9月16日~幼い子どもは伸び伸びと
お彼岸が近づき、朝夕は次第に涼しくなりました。
さて、この度、西本願寺の第二十五代目のご門主である大谷光淳様が、初めて著書を出版されました。
『ありのままに、ひたむきに ~不安な今を生きる~』という本で、PHP研究所から発行されています。
日常生活の中で、心の不安や社会の矛盾に振り回され、様々な悩みをかかえて生きていかねばならない私たち一人ひとりが、ひたむきに精いっぱい生きていくことのできるヒントが、お釈迦さまや親鸞聖人の教えを拠り所に、とてもわかりやすくやさしく説かれています。

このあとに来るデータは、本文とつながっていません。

--- src/rtl/tksort_cell.sv ---
// One insertion cell: keeps the smaller entry, hands the larger one on.
module tksort_cell (
	input  logic                   clk,
	input  logic                   arst_n,
	input  tksort_pkg::cell_ctrl_t ctrl,
	input  tksort_pkg::slot_t      din,    // from previous cell
	input  tksort_pkg::slot_t      nxt,    // held slot of next cell
	output tksort_pkg::slot_t      held,
	output tksort_pkg::slot_t      pass
);

	logic                             held_vld_q;
	tksort_pkg::entry_t               held_q;
	logic [tksort_pkg::SEQ_W-1:0]     held_seq_q;
	logic                             pass_vld_q;
	tksort_pkg::entry_t               pass_q;
	logic [tksort_pkg::SEQ_W-1:0]     pass_seq_q;

	always_ff @(posedge clk or negedge arst_n) begin
		if (!arst_n) begin
			held_vld_q <= 1'b0;
			pass_vld_q <= 1'b0;
		end else if (ctrl.shift) begin
			held_vld_q <= nxt.vld;
			pass_vld_q <= 1'b0;
		end else begin
			pass_vld_q <= din.vld && held_vld_q;
			if (din.vld && !held_vld_q) begin
				held_vld_q <= 1'b1;
			end
		end
	end

	// equal keys are ordered by arrival index, so arrival order survives
	// even when a displaced older entry trails a newer one down the chain
	always_ff @(posedge clk) begin
		if (ctrl.shift) begin
			held_q     <= nxt.ent;
			held_seq_q <= nxt.seq;
		end else if (din.vld) begin
			if (!held_vld_q) begin
				held_q     <= din.ent;
				held_seq_q <= din.seq;
			end else if (tksort_pkg::goes_after(held, din)) begin
				held_q     <= din.ent;
				held_seq_q <= din.seq;
				pass_q     <= held_q;
				pass_seq_q <= held_seq_q;
			end else begin
				pass_q     <= din.ent;
				pass_seq_q <= din.seq;
			end
		end
	end

	assign held = '{vld: held_vld_q, seq: held_seq_q, ent: held_q};
	assign pass = '{vld: pass_vld_q, seq: pass_seq_q, ent: pass_q};

endmodule
## config.mk

```make
export PLATFORM = sky130hd
export DESIGN_NAME = usage_limit_watchdog_top_flat
export DESIGN_NICKNAME = d
export VERILOG_FILES = /design/src/uwd_pkg.sv /design/src/uwd_in_if.sv /design/src/uwd_out_if.sv /design/src/usage_limit_watchdog_top.sv /design/src/flat_wrapper.sv
export VERILOG_INCLUDE_DIRS = /design/src /design/src/src
export SDC_FILE = /design/constraint.sdc
export NUM_CORES = 1
export LEC_CHECK = 0
export ABC_CLOCK_PERIOD_IN_PS = 12700
export BUFFER_PORTS_ARGS = -buffer_cell sky130_fd_sc_hd__buf_2
export CELL_PAD_IN_SITES_DETAIL_PLACEMENT = 1
export CELL_PAD_IN_SITES_GLOBAL_PLACEMENT = 2
export CORE_UTILIZATION = 39
export DETAILED_ROUTE_END_ITERATION = 8
export PLACE_DENSITY = 0.81
export RECOVER_POWER = 25
export SLEW_MARGIN = 5
export SYNTH_ARGS = -nofsm -noshare
export SYNTH_HDL_FRONTEND = slang
export SYNTH_SLANG_ARGS = --single-unit
```

## constraint.sdc

```tcl
create_clock -name clk -period 12.7 [get_ports clk]
set_input_delay 0.635 -clock clk [delete_from_list [all_inputs] [get_ports clk]]
set_output_delay 0.635 -clock clk [all_outputs]
set_load 0.05 [all_outputs]
```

その中で、弁護士で元大阪市助役の大平光代さんとの対談があり、現代の親子の関係についてお話しされており、大平さんは、今の時代の親は、「子どもを静かにさせよう、静かにさせよう」という意識がはたらいて、子どもを抑圧している現状があるのではとおっしゃいます。
その原因には、日本の狭い住宅事情や社会自体にゆとりがなくなってきている点が考えられますが、そのような環境の中で、どうしても「静かにさせなければ」、「教育しなければ」という、「子どもを上から押さえつけないといけない」という意識が強くはたらいてしまうのではないかとお二人は話しておられます。
この対談を読ませていただき、なるほど幼稚園やこども園でたくさんの子どもたちをお預かりする私自身も、知らず知らずのうちに同じような姿になっているのではないかと反省させられました。
元来幼い子どもは自由奔放、泣きたいときは泣き、暴れたいときは思いきり暴れるものです。
ともすると静かにしている子がよい子、大人の言うことをすぐに聞くがよい子という、大人の一方的な価値観にとらわれているのではないかと。
幼い子どもが伸び伸びと精いっぱい動くことのできる環境を大切にしましょう。幼い子どもが自分の思いを存分に表現し発散できる環境を、社会に、家庭にたくさん作りましょう。